Entre las interpretaciones, correctas sin encandilar, destaca la caracterización de Greenwood como JFK, mimetizado en ella en cuanto a los gestos, el lenguaje facial y el acento y los usos de su manera de hablar, en público y en privado (especialmente destaca el discurso televisivo a la nación), y con el que, sin parecerse en exceso, logra, a los ojos del espectador, establecer una semejanza casi palpable. El ritmo de la cinta, absorbente como se ha dicho, se beneficia de un efectivo empleo del suspense, algo reiterativo en la repetición de situaciones (nuevos puntos de nervios y tensión que suceden a momentos de sosiego, tranquilidad y optimismo), aunque queda perjudicado por el caprichoso e injustificable uso por parte de Donaldson de algunas tomas en blanco y negro que nada aportan y que ni siquiera responden a la necesidad de incluir imágenes auténticas de archivo (todas las empleadas son en color); durante algunos minutos del metraje, determinados pasajes de reuniones y conferencias, y también de conversaciones privadas entre los hermanos Kennedy y el secretario O’Donnell están retratadas en blanco y negro sin que responda a una necesidad narrativa, a una clave dramática o a la intención de resaltar, diferenciar o llamar la atención sobre un momento particularmente importante, ya que se trata de secuencias de escaso contenido dramático y valor narrativo por sí mismas.
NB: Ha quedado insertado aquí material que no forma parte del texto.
From an optimization exercise on the open Yosys and OpenROAD flow, aimed at small area, a short achievable clock period and few clock cycles per item; shortcuts taken in it are not production practice. Only simulation tests tie the RTL to the original design; equivalence was not proved. No activity file was given, so power comes from the tool's default toggle rates.

garnet:
==> module sos_ctrl, before the edit <==
module sos_ctrl (
   input  wire logic        clock,
   input  wire logic        reset,
   input  wire logic        accept,
   input  wire logic [36:0] req_data,
   input  wire logic [4:0]  eff_cap,         
   input  wire logic [4:0]  eff_cap_m2,      
   input  wire logic        cap_we,
   input  wire logic [4:0]  cap_wdata,       
   output logic [127:0]     push_sel,
   output logic [1:0]       status,
   output logic             all_empty,
   output logic             current_full,
   output logic [2:0]       current_stack,
   output logic [7:0]       top_stack,       
   output logic [15:0]      top_pos          
);
   logic [4:0] fill_ff [8];
   logic [7:0] cur_ff;               
   logic [1:0] act;
   logic [2:0] idx;
   assign act = req_data[36:35];
   assign idx = req_data[2:0];
   logic [7:0] full_ff;              
   logic [7:0] almost_ff;            
   logic [7:0] ne, one, eq_0, eq_m2, wr_full, wr_almost;
   logic [15:0] pos [8];             
   logic [15:0] pos_m1 [8];          
   always_comb begin
      for (int i = 0; i < 8; i++) begin
         ne[i]        = (fill_ff[i] != 5'd0);
         one[i]       = (fill_ff[i] == 5'd1);
         eq_0[i]      = (fill_ff[i] == eff_cap);
         eq_m2[i]     = (fill_ff[i] == eff_cap_m2);
         wr_full[i]   = (fill_ff[i] >= cap_wdata);
         wr_almost[i] = (6'(fill_ff[i]) + 6'd1 >= 6'(cap_wdata));
         for (int p = 0; p < 16; p++) begin
            pos[i][p]    = (fill_ff[i] == 5'(p));
            pos_m1[i][p] = (fill_ff[i] == 5'(p + 1));
         end
      end
   end
   logic [7:0] cur_nxt, cur_le;
   logic       cur_full, nxt_full, nxt_almost, cur_almost, at_last;
   always_comb begin
      cur_nxt = {cur_ff[6:0], 1'b0};
      for (int i = 0; i < 8; i++) begin
         cur_le[i] = |(cur_ff >> i);           
      end
   end
   assign cur_full   = |(cur_ff & full_ff);
   assign cur_almost = |(cur_ff & almost_ff);
   assign nxt_full   = |(cur_nxt & full_ff);
   assign nxt_almost = |(cur_nxt & almost_ff);
   assign at_last    = cur_ff[7];
   logic is_push, is_pop, is_popat, is_top;
   assign is_push  = (act == sos_pkg::ACT_PUSH);
   assign is_pop   = (act == sos_pkg::ACT_POP);
   assign is_popat = (act == sos_pkg::ACT_POP_AT);
   assign is_top   = (act == sos_pkg::ACT_TOP);
   logic       over;
   logic [7:0] tgt;
   assign over = cur_full && (at_last || nxt_full);
   assign tgt  = cur_full ? cur_nxt : cur_ff;
   logic [7:0] le, cand, s;
   logic       under;
   always_comb begin
      for (int i = 0; i < 8; i++) begin
         le[i] = is_popat ? (3'(i) <= idx) : cur_le[i];
      end
      cand = le & ne;
      for (int i = 0; i < 8; i++) begin
         s[i] = (i == 0) ? !(|cand[7:1]) : (cand[i] && !(|(cand >> (i + 1))));
      end
   end
   assign under = !(|cand);
   logic       push_ok, pop_ok;
   logic [7:0] inc, dec;
   assign push_ok = is_push && !over;
   assign pop_ok  = (is_pop || is_popat) && !under;
   assign inc     = push_ok ? tgt : 8'd0;
   assign dec     = pop_ok ? s : 8'd0;
   logic [4:0] fill_nx [8];
   logic [7:0] ne_nx, full_nx, almost_nx, cur_nx;
   always_comb begin
      for (int i = 0; i < 8; i++) begin
         full_nx[i]   = inc[i] ? almost_ff[i] : (full_ff[i] && !(dec[i] && eq_0[i]));
         almost_nx[i] = inc[i] ? (almost_ff[i] || eq_m2[i]) : (dec[i] ? full_ff[i] : almost_ff[i]);
         fill_nx[i]   = inc[i] ? (fill_ff[i] + 5'd1) : (dec[i] ? (fill_ff[i] - 5'd1) : fill_ff[i]);
         ne_nx[i]     = inc[i] || (ne[i] && !(dec[i] && one[i]));
      end
      if (is_push) begin
         cur_nx = push_ok ? tgt : cur_ff;
      end else if (is_popat) begin
         cur_nx = cur_ff;
      end else begin
         cur_nx = s;
      end
   end
   always_ff @(posedge clock) begin
      if (reset) begin
         for (int i = 0; i < 8; i++) begin
            fill_ff[i] <= 5'd0;
         end
         full_ff   <= 8'd0;
         almost_ff <= 8'd0;
         cur_ff    <= 8'd1;
      end else if (accept) begin
         for (int i = 0; i < 8; i++) begin
            fill_ff[i] <= fill_nx[i];
         end
         full_ff   <= full_nx;
         almost_ff <= almost_nx;
         cur_ff    <= cur_nx;
      end else if (cap_we) begin
         full_ff   <= wr_full;
         almost_ff <= wr_almost;
      end
   end
   logic [127:0] slot;
   always_comb begin
      for (int i = 0; i < 8; i++) begin
         for (int p = 0; p < 16; p++) begin
            slot[i * 16 + p] = (cur_ff[i] || cur_nxt[i]) && pos[i][p];
         end
      end
      push_sel = slot & {128{accept && is_push}};
   end
   logic top_ok;
   assign top_ok    = is_top && !under;
   assign top_stack = top_ok ? s : 8'd0;
   always_comb begin
      top_pos = '0;
      for (int i = 0; i < 8; i++) begin
         top_pos = top_pos | (pos_m1[i] & {16{s[i]}});
      end
   end
   function automatic logic [2:0] enc(input logic [7:0] oh);
      enc = {|oh[7:4], |{oh[7:6], oh[3:2]}, |{oh[7], oh[5], oh[3], oh[1]}};
   endfunction
   always_comb begin
      status = sos_pkg::ST_OK;
      if (is_push && over) begin
         status = sos_pkg::ST_OVER;
      end else if (!is_push && under) begin
         status = sos_pkg::ST_UNDER;
      end
      all_empty     = !(|ne_nx);
      if (is_push) begin
         current_full = over || (cur_full ? nxt_almost : cur_almost);
      end else if (is_popat) begin
         current_full = |(cur_ff & full_ff & ~(dec & eq_0));
      end else begin
         current_full = |(s & full_ff & ~(dec & eq_0));
      end
      current_stack = enc(cur_nx);
   end
endmodule
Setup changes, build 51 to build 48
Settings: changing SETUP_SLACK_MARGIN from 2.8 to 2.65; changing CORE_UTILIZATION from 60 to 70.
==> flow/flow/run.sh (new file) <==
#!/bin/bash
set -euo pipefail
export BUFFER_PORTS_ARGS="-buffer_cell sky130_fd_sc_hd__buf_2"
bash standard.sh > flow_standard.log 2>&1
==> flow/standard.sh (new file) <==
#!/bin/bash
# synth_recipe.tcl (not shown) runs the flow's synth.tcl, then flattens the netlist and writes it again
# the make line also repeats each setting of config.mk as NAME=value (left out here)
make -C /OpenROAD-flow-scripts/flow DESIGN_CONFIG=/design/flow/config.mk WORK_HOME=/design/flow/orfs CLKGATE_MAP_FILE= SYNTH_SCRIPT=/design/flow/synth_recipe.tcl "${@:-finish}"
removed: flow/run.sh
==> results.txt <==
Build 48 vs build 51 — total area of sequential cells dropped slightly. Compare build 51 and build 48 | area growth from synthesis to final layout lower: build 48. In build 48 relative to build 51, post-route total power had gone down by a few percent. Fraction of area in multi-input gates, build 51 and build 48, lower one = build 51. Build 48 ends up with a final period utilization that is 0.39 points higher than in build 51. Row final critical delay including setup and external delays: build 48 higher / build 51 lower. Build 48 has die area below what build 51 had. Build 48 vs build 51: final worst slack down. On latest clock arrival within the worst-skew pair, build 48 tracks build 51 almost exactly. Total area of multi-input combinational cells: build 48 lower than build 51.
Con todo, se trata de una estupenda película, con una estimable labor de ambientación y puesta en escena (vehículos, vestuario, recreación de la Casa Blanca) y un excelente guión que incluye momentos de suspense y repuntes dramático-sentimentales muy emotivos y en el que, no obstante, se echa de menos una mayor toma de cuerpo de otros personajes, algunos de ellos históricamente relevantes (como Robert MacNamara), que sirvan de contrapeso y equilibren la casi exclusiva dedicación de Donaldson a fijarse en John y Robert Kennedy y en O’Donnell, un exceso de atención que obliga a la película a poner el énfasis en los hechos históricos -o en la parte que selecciona de ellos- en detrimento de un verdadero tratamiento y evolución dramáticos de los personajes, y que desemboca en la ausencia casi total de personajes secundarios, reduciéndolos casi a figurantes, y de subtramas en el guión que enriquezcan la historia y proporcionen otros puntos de vista. El valor añadido de la cinta es que permite acercarse, tanto por lo que muestra como por lo que deliberadamente esconde (como el “complejo militar-industrial” del que advirtió a Estados Unidos y al mundo el presidente Eisenhower en el momento de su retirada), a las tuberías de la alta política, y también comprobar cómo se fabrican ficciones sobre las que construir un mensaje determinado que poder vender a lo largo de los años, incluso de las décadas, sin perder vigencia, y sobre el que asentar superficialmente unos valores que no responden en la misma medida a la realidad cotidiana de la política, ni siquiera en la era Obama. La propia película vende como una victoria diplomática norteamericana una derrota diplomática real (a cambio de que Krushev se llevara los misiles de Cuba los americanos aceptaron retirar los suyos de Turquía, una amenaza directa para los rusos a pesar de que en la película se insista hasta la saciedad de su obsolescencia y de que su retirada estaba ya prevista con anterioridad), apuntándose al mensaje triunfalista del que el cine norteamericano “oficial” nunca queda exento cuando los Kennedy andan de por medio (ni siquiera en la magnífica JFK: caso abierto, de Oliver Stone). Un mensaje que, a pesar de los intentos, no llega a ocultar ni una sola mota de la basura que se percibe asomar bajo las mullidas alfombras de las salas de reuniones, los despachos y los vestíbulos de Washington.